START AVAILABLE RECORDS

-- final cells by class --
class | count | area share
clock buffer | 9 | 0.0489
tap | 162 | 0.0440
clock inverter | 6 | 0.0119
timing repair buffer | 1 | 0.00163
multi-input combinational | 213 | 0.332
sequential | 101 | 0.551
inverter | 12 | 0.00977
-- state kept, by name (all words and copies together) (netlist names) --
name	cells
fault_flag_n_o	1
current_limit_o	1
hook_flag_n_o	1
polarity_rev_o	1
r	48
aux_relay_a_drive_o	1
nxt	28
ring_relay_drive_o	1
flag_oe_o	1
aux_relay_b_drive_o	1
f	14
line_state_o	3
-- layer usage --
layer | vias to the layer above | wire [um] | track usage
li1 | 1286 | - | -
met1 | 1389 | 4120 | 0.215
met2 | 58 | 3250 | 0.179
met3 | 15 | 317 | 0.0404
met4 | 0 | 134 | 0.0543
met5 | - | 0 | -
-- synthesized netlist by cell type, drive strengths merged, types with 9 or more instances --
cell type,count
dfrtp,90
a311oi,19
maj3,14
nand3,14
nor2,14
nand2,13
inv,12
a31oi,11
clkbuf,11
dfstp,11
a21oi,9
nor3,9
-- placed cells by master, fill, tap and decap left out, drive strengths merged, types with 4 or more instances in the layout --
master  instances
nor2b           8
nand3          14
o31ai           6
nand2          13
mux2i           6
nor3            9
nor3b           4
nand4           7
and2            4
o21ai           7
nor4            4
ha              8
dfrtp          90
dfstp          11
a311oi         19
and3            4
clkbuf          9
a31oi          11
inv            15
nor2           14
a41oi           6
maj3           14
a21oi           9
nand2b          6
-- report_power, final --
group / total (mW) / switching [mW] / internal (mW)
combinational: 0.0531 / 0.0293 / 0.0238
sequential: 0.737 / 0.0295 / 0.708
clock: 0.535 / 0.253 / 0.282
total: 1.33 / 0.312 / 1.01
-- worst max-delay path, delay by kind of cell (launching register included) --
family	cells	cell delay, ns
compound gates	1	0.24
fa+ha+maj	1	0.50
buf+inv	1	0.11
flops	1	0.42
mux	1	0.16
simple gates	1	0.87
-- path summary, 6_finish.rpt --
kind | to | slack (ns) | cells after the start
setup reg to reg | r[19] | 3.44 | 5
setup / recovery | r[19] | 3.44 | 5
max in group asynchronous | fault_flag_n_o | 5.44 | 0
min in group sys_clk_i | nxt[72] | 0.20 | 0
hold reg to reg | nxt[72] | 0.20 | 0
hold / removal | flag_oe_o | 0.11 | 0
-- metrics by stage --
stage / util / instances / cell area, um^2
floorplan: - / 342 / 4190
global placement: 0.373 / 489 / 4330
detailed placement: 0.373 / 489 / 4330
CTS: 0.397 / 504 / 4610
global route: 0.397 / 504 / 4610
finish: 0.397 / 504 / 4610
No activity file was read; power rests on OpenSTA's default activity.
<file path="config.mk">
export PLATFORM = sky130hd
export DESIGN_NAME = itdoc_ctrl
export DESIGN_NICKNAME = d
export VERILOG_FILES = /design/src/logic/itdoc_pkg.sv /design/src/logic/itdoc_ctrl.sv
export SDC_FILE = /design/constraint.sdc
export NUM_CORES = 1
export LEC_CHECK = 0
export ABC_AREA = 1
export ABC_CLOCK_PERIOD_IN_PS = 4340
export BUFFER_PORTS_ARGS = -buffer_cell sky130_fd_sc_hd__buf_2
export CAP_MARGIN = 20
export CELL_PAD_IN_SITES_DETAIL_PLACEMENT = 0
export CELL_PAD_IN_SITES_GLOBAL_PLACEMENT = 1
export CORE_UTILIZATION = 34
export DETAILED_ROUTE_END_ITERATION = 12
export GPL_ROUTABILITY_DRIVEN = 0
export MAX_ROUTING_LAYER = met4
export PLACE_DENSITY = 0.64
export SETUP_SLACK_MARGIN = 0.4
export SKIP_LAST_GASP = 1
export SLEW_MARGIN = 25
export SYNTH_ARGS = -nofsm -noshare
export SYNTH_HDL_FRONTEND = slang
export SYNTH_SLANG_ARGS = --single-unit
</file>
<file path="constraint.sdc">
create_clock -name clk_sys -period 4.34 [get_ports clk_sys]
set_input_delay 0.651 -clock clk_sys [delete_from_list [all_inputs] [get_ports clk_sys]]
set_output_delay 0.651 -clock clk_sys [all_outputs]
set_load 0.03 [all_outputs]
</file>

END AVAILABLE RECORDS

Could you write out all the data exactly as it is given?

ANSWER SECTION ->
-- final cells by class --
class | count | area share
clock buffer | 9 | 0.0489
tap | 162 | 0.0440
clock inverter | 6 | 0.0119
timing repair buffer | 1 | 0.00163
multi-input combinational | 213 | 0.332
sequential | 101 | 0.551
inverter | 12 | 0.00977
-- state kept, by name (all words and copies together) (netlist names) --
name	cells
fault_flag_n_o	1
current_limit_o	1
hook_flag_n_o	1
polarity_rev_o	1
r	48
aux_relay_a_drive_o	1
nxt	28
ring_relay_drive_o	1
flag_oe_o	1
aux_relay_b_drive_o	1
f	14
line_state_o	3
-- layer usage --
layer | vias to the layer above | wire [um] | track usage
li1 | 1286 | - | -
met1 | 1389 | 4120 | 0.215
met2 | 58 | 3250 | 0.179
met3 | 15 | 317 | 0.0404
met4 | 0 | 134 | 0.0543
met5 | - | 0 | -
-- synthesized netlist by cell type, drive strengths merged, types with 9 or more instances --
cell type,count
dfrtp,90
a311oi,19
maj3,14
nand3,14
nor2,14
nand2,13
inv,12
a31oi,11
clkbuf,11
dfstp,11
a21oi,9
nor3,9
-- placed cells by master, fill, tap and decap left out, drive strengths merged, types with 4 or more instances in the layout --
master  instances
nor2b           8
nand3          14
o31ai           6
nand2          13
mux2i           6
nor3            9
nor3b           4
nand4           7
and2            4
o21ai           7
nor4            4
ha              8
dfrtp          90
dfstp          11
a311oi         19
and3            4
clkbuf          9
a31oi          11
inv            15
nor2           14
a41oi           6
maj3           14
a21oi           9
nand2b          6
-- report_power, final --
group / total (mW) / switching [mW] / internal (mW)
combinational: 0.0531 / 0.0293 / 0.0238
sequential: 0.737 / 0.0295 / 0.708
clock: 0.535 / 0.253 / 0.282
total: 1.33 / 0.312 / 1.01
-- worst max-delay path, delay by kind of cell (launching register included) --
family	cells	cell delay, ns
compound gates	1	0.24
fa+ha+maj	1	0.50
buf+inv	1	0.11
flops	1	0.42
mux	1	0.16
simple gates	1	0.87
-- path summary, 6_finish.rpt --
kind | to | slack (ns) | cells after the start
setup reg to reg | r[19] | 3.44 | 5
setup / recovery | r[19] | 3.44 | 5
max in group asynchronous | fault_flag_n_o | 5.44 | 0
min in group sys_clk_i | nxt[72] | 0.20 | 0
hold reg to reg | nxt[72] | 0.20 | 0
hold / removal | flag_oe_o | 0.11 | 0
-- metrics by stage --
stage / util / instances / cell area, um^2
floorplan: - / 342 / 4190
global placement: 0.373 / 489 / 4330
detailed placement: 0.373 / 489 / 4330
CTS: 0.397 / 504 / 4610
global route: 0.397 / 504 / 4610
finish: 0.397 / 504 / 4610
No activity file was read; power rests on OpenSTA's default activity.
<file path="config.mk">
export PLATFORM = sky130hd
export DESIGN_NAME = itdoc_ctrl
export DESIGN_NICKNAME = d
export VERILOG_FILES = /design/src/logic/itdoc_pkg.sv /design/src/logic/itdoc_ctrl.sv
export SDC_FILE = /design/constraint.sdc
export NUM_CORES = 1
export LEC_CHECK = 0
export ABC_AREA = 1
export ABC_CLOCK_PERIOD_IN_PS = 4340
export BUFFER_PORTS_ARGS = -buffer_cell sky130_fd_sc_hd__buf_2
export CAP_MARGIN = 20
export CELL_PAD_IN_SITES_DETAIL_PLACEMENT = 0
export CELL_PAD_IN_SITES_GLOBAL_PLACEMENT = 1
export CORE_UTILIZATION = 34
export DETAILED_ROUTE_END_ITERATION = 12
export GPL_ROUTABILITY_DRIVEN = 0
export MAX_ROUTING_LAYER = met4
export PLACE_DENSITY = 0.64
export SETUP_SLACK_MARGIN = 0.4
export SKIP_LAST_GASP = 1
export SLEW_MARGIN = 25
export SYNTH_ARGS = -nofsm -noshare
export SYNTH_HDL_FRONTEND = slang
export SYNTH_SLANG_ARGS = --single-unit
</file>
<file path="constraint.sdc">
create_clock -name clk_sys -period 4.34 [get_ports clk_sys]
set_input_delay 0.651 -clock clk_sys [delete_from_list [all_inputs] [get_ports clk_sys]]
set_output_delay 0.651 -clock clk_sys [all_outputs]
set_load 0.03 [all_outputs]
</file>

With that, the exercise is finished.